Use SCT006 20A:25mA to read current on water heater controlled with triac

Hello,

I created a prototype from Arduino to manage the self-consumption of my water heater. I use SCT006 to measure the consumption of my hot water tank. Here is the problem :slight_smile:

  • when the dimmer is at 100% : the current reading is correct
  • when the lower the dimmer, the larger the reading error for the current.

Is there a solution ? Is it possible to read current on a triac dimmable load ?

Thank you for your help.

How do you know there is a large error? What are you comparing it with?

The reason I question this is because many ammeters read the rectified average current but scale the value displayed to indicate the rms value, assuming that the shape of the wave is a pure sinusoid. If you have a phase-controlled dimmer and it is set at 50%, the triac starts to conduct half-way along the first half-cycle, turns off as the current passes through zero, and turns on again half-way along the second half-cycle. That wave is does not have the same relationship between the rectified average value and the rms value, your meter reads wrongly. The emonTx and emonPi, and anything using emonLib or emonLibCM will read the true power and the true rms current, as will an (expensive) ammeter that calls itself “true rms”. If the ammeter does not say “true rms”, then it will not show the correct rms current with a chopped-up wave.

There’s a picture of a phase-controlled waveform here: Learn→PV Diversion→MK2 PV Diverter→4. Switching High Current Loads (Triac)→Diverting surplus PV Power, by Robin Emley

Hello,

Thank you for your answer.
If I understand what you say : all my multimeters read a wrong Irms but EmonTX or EmonPI read true Irms then using trial on load ? Is it right ?

No, I didn’t say that at all - I said they will be wrong if they are not true rms-reading, which you can find out from the instruction book or data sheet.

I’ve done a spreadsheet calculating the average and rms values for a triac output waveform over conduction angles of 0 - 180°.
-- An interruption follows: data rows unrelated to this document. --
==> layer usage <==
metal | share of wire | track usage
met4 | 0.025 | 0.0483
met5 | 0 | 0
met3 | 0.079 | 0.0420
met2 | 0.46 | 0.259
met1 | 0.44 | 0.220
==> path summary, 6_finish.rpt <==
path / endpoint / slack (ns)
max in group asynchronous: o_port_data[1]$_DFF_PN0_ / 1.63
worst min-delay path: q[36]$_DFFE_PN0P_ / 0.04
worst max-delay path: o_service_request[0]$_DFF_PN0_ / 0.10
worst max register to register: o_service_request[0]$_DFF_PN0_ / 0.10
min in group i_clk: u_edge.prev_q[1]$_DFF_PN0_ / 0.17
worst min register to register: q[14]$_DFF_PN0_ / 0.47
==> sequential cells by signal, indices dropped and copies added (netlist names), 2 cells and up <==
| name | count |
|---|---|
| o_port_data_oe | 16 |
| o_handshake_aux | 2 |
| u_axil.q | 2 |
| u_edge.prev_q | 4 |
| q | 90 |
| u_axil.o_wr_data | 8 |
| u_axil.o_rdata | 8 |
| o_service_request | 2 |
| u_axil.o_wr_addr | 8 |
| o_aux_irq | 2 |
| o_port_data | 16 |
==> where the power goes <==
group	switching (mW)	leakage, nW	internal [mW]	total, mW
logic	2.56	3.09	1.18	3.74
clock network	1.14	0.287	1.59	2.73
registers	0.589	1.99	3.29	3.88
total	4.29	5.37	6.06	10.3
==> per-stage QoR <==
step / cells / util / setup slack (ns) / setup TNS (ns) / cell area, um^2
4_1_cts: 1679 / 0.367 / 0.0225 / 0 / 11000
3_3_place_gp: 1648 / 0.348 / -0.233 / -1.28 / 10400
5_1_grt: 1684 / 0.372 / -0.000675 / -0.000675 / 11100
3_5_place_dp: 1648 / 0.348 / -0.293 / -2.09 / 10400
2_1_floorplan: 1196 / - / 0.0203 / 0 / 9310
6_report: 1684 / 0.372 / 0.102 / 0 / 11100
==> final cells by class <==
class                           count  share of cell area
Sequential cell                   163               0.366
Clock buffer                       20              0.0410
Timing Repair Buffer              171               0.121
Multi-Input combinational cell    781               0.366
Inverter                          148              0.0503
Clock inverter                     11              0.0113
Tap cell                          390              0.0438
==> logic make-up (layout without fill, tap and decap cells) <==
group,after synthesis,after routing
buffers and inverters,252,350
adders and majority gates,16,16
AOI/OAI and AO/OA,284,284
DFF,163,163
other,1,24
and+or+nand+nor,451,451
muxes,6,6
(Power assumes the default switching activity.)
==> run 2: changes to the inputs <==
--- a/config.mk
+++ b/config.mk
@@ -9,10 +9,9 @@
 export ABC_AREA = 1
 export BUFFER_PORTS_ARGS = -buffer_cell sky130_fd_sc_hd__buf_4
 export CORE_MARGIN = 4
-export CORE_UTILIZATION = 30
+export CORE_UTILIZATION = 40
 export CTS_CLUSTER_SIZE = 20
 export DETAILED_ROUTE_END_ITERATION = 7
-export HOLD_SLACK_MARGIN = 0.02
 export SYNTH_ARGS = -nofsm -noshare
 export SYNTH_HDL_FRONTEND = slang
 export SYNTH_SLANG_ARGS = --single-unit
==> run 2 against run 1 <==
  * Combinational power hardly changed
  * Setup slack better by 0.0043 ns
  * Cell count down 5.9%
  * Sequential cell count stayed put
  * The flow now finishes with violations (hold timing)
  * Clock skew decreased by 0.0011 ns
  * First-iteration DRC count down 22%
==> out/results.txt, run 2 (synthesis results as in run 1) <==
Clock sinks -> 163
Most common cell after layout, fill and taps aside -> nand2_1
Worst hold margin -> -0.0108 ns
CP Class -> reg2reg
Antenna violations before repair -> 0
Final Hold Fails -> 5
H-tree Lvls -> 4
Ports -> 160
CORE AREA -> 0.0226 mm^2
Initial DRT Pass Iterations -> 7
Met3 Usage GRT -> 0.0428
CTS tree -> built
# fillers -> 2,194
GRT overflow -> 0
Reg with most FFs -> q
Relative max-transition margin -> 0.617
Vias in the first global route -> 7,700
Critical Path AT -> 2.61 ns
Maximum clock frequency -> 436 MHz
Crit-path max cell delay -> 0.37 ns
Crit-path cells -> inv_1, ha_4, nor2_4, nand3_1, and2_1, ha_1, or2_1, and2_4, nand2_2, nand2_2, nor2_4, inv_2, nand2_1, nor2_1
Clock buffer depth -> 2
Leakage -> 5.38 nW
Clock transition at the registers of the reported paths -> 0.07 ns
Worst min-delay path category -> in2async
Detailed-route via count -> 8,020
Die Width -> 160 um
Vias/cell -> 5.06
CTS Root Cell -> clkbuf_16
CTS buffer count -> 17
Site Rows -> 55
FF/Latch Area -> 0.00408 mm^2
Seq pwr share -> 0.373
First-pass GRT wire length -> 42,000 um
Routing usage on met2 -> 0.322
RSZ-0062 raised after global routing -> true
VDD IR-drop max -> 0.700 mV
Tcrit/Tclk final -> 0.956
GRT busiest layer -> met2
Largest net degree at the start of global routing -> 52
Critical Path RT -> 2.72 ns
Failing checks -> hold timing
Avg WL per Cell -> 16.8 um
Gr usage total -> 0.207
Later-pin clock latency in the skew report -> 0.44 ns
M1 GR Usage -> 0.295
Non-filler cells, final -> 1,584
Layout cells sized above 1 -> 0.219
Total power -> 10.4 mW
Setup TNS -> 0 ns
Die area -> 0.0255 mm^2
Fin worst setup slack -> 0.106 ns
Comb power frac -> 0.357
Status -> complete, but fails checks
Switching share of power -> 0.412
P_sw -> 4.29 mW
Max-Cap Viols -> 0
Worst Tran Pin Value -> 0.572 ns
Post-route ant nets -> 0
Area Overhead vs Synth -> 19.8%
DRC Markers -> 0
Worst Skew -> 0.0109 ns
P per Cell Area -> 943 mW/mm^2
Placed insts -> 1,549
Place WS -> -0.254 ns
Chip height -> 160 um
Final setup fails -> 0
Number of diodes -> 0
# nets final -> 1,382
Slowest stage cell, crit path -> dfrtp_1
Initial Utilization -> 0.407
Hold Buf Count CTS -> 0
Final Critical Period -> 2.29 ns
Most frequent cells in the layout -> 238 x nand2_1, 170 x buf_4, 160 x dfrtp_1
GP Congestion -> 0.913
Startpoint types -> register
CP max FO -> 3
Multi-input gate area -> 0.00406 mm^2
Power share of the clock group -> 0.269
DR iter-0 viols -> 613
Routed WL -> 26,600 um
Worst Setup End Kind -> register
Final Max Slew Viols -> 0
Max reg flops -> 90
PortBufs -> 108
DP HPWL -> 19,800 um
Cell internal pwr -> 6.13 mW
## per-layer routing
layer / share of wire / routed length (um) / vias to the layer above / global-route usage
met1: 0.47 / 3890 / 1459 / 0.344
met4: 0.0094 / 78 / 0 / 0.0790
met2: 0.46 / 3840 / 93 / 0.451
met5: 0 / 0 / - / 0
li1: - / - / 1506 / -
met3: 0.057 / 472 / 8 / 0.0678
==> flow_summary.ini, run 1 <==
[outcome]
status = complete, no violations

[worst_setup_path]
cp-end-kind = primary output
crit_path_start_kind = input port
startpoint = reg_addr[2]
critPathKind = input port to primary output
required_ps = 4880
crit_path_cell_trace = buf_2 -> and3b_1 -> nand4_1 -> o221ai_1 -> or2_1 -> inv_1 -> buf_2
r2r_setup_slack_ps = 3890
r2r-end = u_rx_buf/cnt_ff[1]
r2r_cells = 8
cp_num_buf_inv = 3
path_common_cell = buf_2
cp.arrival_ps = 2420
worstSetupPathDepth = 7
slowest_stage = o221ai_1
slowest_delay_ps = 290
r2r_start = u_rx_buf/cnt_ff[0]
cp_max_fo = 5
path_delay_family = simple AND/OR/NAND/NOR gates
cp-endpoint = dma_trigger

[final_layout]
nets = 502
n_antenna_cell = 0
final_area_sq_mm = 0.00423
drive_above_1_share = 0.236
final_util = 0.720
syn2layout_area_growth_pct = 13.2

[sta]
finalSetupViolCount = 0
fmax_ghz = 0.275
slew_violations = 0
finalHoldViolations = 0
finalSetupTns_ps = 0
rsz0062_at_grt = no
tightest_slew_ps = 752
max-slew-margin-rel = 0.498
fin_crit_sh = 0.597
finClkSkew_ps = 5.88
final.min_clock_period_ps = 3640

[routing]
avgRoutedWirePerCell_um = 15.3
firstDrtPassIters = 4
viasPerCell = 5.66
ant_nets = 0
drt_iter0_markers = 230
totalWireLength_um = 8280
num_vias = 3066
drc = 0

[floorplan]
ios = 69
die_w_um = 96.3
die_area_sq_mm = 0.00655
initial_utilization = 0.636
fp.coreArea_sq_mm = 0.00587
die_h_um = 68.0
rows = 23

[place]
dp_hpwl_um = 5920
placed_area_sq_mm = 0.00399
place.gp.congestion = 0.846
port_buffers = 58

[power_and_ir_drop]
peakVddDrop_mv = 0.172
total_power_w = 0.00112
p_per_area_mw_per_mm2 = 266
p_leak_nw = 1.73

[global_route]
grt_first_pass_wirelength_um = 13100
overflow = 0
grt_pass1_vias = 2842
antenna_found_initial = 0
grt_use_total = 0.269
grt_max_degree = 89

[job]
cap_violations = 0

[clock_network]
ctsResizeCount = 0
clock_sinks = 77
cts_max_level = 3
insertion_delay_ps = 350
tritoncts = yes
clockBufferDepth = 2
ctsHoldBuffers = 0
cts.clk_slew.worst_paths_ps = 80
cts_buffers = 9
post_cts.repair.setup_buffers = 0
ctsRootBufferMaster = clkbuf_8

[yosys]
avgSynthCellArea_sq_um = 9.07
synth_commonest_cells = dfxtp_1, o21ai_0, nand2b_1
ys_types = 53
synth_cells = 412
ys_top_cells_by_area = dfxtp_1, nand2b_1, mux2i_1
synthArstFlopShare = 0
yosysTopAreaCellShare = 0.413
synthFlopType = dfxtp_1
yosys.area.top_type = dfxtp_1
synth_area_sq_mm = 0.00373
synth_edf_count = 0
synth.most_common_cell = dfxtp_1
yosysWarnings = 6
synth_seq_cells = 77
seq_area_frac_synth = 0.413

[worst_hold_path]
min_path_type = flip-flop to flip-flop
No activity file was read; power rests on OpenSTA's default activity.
==> src/hdl/cmp_pkg.sv <==
package cmp_pkg;
  localparam int CNT_W = 32;
  localparam int CLK_HZ = 200000000;
  localparam int BASE_HZ = 1000000;
  localparam int BASE_DIV = CLK_HZ / BASE_HZ;
  localparam int OUT_MAX_HZ = 40000;
  localparam int OUT_MIN_CYC = (CLK_HZ + 2 * OUT_MAX_HZ - 1) / (2 * OUT_MAX_HZ);
  localparam int BIN_DIV = 16;
  localparam int BCD_DIV = 10;
  localparam int MODE_DEC_BIT = 15;
  localparam int MODE_SRC_LO = 4;
  localparam int MODE_DIV5_LO = 8;
  localparam logic [2:0] OSEL_HIGH_GE = 3'h0;
  localparam logic [2:0] OSEL_HIGH_LT = 3'h4;
  localparam logic [2:0] OSEL_PULSE_HI = 3'h1;
  localparam logic [2:0] OSEL_PULSE_LO = 3'h5;
  localparam int NUM_SW = 3;
  localparam int NUM_CYC = 2;
endpackage : cmp_pkg

==> src/hdl/scaler_stage.sv <==
`timescale 1ns/1ps
module scaler_stage
  import cmp_pkg::*;
(
  input wire logic clk_i,
  input wire logic rst_i,
  input wire logic en_i,
  input wire logic tick_i,
  input wire logic [15:0] div_i,
  output logic tick_o
);
  logic [15:0] cnt_r, cnt_nxt;
  logic tick_nxt;
  always_comb begin
    cnt_nxt = cnt_r;
    tick_nxt = 1'b0;
    if (tick_i) begin
      if (cnt_r + 16'h1 >= div_i || div_i == 16'h0) begin
        cnt_nxt = 16'h0;
        tick_nxt = 1'b1;
      end else begin
        cnt_nxt = cnt_r + 16'h1;
      end
    end
  end
  always_ff @(posedge clk_i or posedge rst_i) begin
    if (rst_i) begin
      cnt_r <= 16'h0;
      tick_o <= 1'b0;
    end else if (en_i) begin
      cnt_r <= cnt_nxt;
      tick_o <= tick_nxt;
    end
  end
endmodule : scaler_stage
The input sine wave amplitude is 1.414, as expected the rms value is 1.0 at 180°, the average is 0.9 and the ratio of rms to average is also as expected 1.11 (the black line). This is the factor by which a meter that measures the rectified average is scaled to show the rms value. As the conduction angle gets smaller (you turn the dimmer down), the ratio between the rms and average values changes, hence the error in the average value increases. At just 1° conduction angle, the scale factor you would need is 13.6 :astonished:

The rms value is the one that you are really interested in, as it represents the amount of heat going into the water.

rms & average for triac

Hello,

After verification on all my multimeters are “True Rms”. However, I have a difference between them and value reported by emonLib except when wave form is complete (100% of dimmer).


With dimmer at 10% : A1,A2 and A3 are about 0,98A and emonLib 1,7A
With dimmer at 25% : A1,A2 and A3 are about 3,04A and emonLib 4,48A
With dimmer at 50% : A1,A2 and A3 are about 6,56A and emonLib 8,28A
With dimmer at 95% : A1,A2 and A3 are about 8,9A and emonLib 1,9,02A

I don’t understand.

There is also something called “crest factor”. This is the ratio of peak to rms and for my true rms multimeter, it will only read accurately when that ratio is less than or equal to 3 (up to 500 V on the voltage range, then ≤ 1.5). Your meter(s) will probably be different.
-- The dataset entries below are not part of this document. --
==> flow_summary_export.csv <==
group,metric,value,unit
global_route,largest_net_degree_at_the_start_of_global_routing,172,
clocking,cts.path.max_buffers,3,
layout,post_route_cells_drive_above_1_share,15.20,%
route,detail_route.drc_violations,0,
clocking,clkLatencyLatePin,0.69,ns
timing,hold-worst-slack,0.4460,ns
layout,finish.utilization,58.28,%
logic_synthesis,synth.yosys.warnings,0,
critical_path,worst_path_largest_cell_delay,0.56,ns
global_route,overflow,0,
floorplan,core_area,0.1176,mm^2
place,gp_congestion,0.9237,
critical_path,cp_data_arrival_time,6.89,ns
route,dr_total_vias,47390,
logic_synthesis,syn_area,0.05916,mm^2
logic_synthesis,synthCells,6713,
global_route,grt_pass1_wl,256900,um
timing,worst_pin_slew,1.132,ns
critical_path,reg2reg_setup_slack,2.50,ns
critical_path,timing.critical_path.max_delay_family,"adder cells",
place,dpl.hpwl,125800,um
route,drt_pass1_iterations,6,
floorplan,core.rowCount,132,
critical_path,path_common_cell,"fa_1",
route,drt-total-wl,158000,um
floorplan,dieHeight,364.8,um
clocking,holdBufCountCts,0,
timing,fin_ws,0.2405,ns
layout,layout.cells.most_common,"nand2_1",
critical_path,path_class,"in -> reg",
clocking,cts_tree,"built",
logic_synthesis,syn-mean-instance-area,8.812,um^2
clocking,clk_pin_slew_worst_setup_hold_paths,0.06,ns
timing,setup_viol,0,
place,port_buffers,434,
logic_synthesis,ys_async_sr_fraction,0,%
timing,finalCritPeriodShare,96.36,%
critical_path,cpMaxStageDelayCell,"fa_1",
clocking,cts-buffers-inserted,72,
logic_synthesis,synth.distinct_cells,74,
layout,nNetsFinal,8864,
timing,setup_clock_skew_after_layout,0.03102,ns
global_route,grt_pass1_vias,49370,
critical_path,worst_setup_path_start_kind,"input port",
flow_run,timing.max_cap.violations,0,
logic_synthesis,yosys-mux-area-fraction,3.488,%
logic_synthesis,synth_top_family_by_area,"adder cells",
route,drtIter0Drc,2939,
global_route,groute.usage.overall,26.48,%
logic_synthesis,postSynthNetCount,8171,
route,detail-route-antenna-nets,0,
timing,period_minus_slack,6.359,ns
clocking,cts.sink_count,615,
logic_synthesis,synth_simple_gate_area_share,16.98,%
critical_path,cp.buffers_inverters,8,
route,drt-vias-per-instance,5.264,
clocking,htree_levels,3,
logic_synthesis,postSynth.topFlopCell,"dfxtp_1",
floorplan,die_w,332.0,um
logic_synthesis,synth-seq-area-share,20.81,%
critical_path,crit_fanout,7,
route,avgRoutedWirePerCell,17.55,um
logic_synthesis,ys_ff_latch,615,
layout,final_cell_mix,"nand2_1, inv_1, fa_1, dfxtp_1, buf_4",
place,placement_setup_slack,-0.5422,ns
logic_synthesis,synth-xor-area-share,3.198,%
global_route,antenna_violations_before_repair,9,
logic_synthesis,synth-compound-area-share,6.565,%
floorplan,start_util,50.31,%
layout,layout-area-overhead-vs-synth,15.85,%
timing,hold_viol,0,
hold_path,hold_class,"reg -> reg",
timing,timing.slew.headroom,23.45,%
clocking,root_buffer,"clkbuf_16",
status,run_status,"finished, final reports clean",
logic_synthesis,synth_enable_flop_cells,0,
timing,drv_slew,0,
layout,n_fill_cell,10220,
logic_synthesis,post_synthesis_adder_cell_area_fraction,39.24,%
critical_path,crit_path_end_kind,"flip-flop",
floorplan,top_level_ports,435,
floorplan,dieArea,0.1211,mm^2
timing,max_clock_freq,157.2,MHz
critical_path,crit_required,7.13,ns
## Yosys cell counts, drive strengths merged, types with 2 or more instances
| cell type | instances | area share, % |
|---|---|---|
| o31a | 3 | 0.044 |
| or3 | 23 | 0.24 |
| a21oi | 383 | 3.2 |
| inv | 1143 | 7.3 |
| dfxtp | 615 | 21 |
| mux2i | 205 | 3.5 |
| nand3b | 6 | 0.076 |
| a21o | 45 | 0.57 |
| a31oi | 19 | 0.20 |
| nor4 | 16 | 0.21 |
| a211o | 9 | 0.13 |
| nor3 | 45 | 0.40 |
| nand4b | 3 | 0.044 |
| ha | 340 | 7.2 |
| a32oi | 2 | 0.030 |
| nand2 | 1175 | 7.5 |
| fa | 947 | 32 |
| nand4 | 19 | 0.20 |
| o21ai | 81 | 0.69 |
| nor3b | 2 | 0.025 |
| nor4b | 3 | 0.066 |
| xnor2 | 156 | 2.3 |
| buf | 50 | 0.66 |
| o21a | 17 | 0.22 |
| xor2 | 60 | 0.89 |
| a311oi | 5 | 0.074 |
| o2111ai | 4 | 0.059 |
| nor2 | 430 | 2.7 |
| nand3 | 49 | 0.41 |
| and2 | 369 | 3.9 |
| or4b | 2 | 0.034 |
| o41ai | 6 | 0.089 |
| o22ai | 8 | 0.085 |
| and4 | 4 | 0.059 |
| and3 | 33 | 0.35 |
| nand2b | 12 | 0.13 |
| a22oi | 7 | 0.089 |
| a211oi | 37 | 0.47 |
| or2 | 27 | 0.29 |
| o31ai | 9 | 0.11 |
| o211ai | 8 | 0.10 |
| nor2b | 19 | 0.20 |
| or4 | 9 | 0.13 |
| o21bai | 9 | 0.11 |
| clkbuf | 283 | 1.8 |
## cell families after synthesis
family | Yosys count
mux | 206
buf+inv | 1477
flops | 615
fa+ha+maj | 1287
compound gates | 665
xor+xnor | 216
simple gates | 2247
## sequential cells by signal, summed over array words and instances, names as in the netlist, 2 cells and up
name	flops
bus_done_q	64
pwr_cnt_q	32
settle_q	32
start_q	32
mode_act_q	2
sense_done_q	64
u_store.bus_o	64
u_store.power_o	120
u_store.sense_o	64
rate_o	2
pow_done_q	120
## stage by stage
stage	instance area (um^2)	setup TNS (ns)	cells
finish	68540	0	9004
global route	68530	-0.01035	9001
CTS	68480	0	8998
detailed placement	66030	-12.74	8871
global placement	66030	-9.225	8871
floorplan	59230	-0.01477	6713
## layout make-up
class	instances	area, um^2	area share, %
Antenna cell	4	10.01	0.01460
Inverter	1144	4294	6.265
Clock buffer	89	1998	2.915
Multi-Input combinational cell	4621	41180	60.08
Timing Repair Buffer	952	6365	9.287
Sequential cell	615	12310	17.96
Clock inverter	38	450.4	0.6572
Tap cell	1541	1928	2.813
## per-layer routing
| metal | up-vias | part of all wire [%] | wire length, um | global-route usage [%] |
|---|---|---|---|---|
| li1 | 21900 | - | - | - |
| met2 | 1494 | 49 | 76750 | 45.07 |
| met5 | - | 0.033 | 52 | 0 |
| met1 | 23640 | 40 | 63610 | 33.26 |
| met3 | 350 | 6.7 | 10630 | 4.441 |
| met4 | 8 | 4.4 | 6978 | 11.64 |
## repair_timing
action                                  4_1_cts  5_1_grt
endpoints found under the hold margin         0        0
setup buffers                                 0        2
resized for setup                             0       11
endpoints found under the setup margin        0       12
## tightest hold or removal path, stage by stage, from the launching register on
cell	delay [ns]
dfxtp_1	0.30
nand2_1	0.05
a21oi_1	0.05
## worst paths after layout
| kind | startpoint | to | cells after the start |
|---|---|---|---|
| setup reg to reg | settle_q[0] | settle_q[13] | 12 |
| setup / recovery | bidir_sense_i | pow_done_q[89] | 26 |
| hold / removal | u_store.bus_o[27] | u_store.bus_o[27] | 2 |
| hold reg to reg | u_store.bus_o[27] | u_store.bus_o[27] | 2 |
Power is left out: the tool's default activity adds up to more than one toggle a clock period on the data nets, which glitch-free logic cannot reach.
[src/core/audio_link_regs.svh]
// Purpose: offsets, field positions, reset values of the audio/link regs
// Assumes: 8-bit register port, byte offsets as printed
// Notes: included by the bank only; the checker and bench use literal values
`ifndef AUDIO_LINK_REGS_SVH
`define AUDIO_LINK_REGS_SVH
`define AUDIO_CFG_ADDR 8'h55
`define LINK_STATUS_ADDR 8'h5A
`define AUDIO_SOURCE_ADDR 8'h60
`define INT_STATUS_ADDR 8'h61
`define INT_CLEAR_ADDR 8'h62
`define INT_ENABLE_ADDR 8'h63
`define AUDIO_CFG_RESET 8'h0C
`define AUDIO_CFG_WMASK 8'hCF
`define AUDIO_SOURCE_RESET 2'h0
`define INT_RESET 6'h00
`define CFG_TDM_EN_BIT 7
`define CFG_PIN_OUT_BIT 6
`define CFG_RST_TYPE_BIT 3
`define CFG_RST_AIF_BIT 2
`define CFG_RST_AVI_BIT 1
`define CFG_RST_ACR_BIT 0
`define SRC_HDMI 2'h0
`define SRC_LOCAL 2'h1
`define INT_FIFO_RESET_BIT 0
`define INT_LINK_READY_BIT 1
`define INT_TX_LOST_BIT 2
`define INT_TMDS_LOST_BIT 3
`define INT_PLL_LOST_BIT 4
`define INT_NO_CLK_BIT 5
`define INT_W 6
`endif

[src/core/audio_link_pkg.sv]
// Purpose: types shared by the audio config and link status bank
// Assumes: nothing beyond the header
// Notes: all uses are scoped, nothing imported
package audio_link_pkg;
  typedef struct packed {
    logic sck;
    logic ws;
    logic [3:0] sd;
  } i2s_t;

  typedef struct packed {
    logic [3:0] audio_type;
    logic [7:0] aif_sum;
    logic [7:0] avi_sum;
    logic [19:0] acr_n;
    logic [19:0] acr_cts;
  } pkt_info_t;

  typedef struct packed {
    logic link_ready;
    logic tx_active;
    logic remote_lock;
    logic input_valid;
    logic mode_entered;
    logic [1:0] port_mode;
    logic tmds_data_recovered;
    logic pll_lock;
    logic no_clk;
    logic input_frequency_settled;
  } status_in_t;
endpackage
There is no such rating for emonLib, but at minimum conduction angle, there will clearly be measurement errors arising from errors in the c.t. - partly because of the way the magnetic circuit operates when the current is low. There are also likely to be errors because a transformer acts as a high-pass filter (clearly it must be because it relies on changing magnetic fields and does not work on direct current!), so I can believe that is introducing an error as it tries to restore the d.c. level between pulses.

It would be interesting to see how a Hall-effect sensor would read.

The only way that I can think to obtain the absolutely correct average current is by calorimetry - when you measure the heating effect of the current (which is of course how the rms average is defined).

I have never measured the current from a triac dimmer using an emonTx/emonLib, so I can only put forward all the things that I know about that will affect the measurements -whether they are made with that or with your meters.

I recently had an opportunity to test my CT+energy IC based monitor at various crest factors and was impressed at how well it did. At least with the CTs I use, and the 8kHz sampling rate the energy IC uses, it got impressively close to a reference meter that had no magnetics.

I set an AC lab supply to 230V, 50Hz and a programmable AC load up in constant current mode, and tried out various crest factors… the highest being 3.5.

The output of the CT looked like:

and here’s how it looked from inside the energy IC, after all the LPFs etc.:

Then I compared the monitor results (“ERM” column) with a reference meter (“Meter” column) for real power, power factor, apparent power, distortion power, and reactive power at various crest factor settings:

I’ve since added another digit to my PF display and get a good match there too. The shape of this load is different to your dimmer, but it does at least demonstrate that some pretty nasty looking signals can be passed through a CT.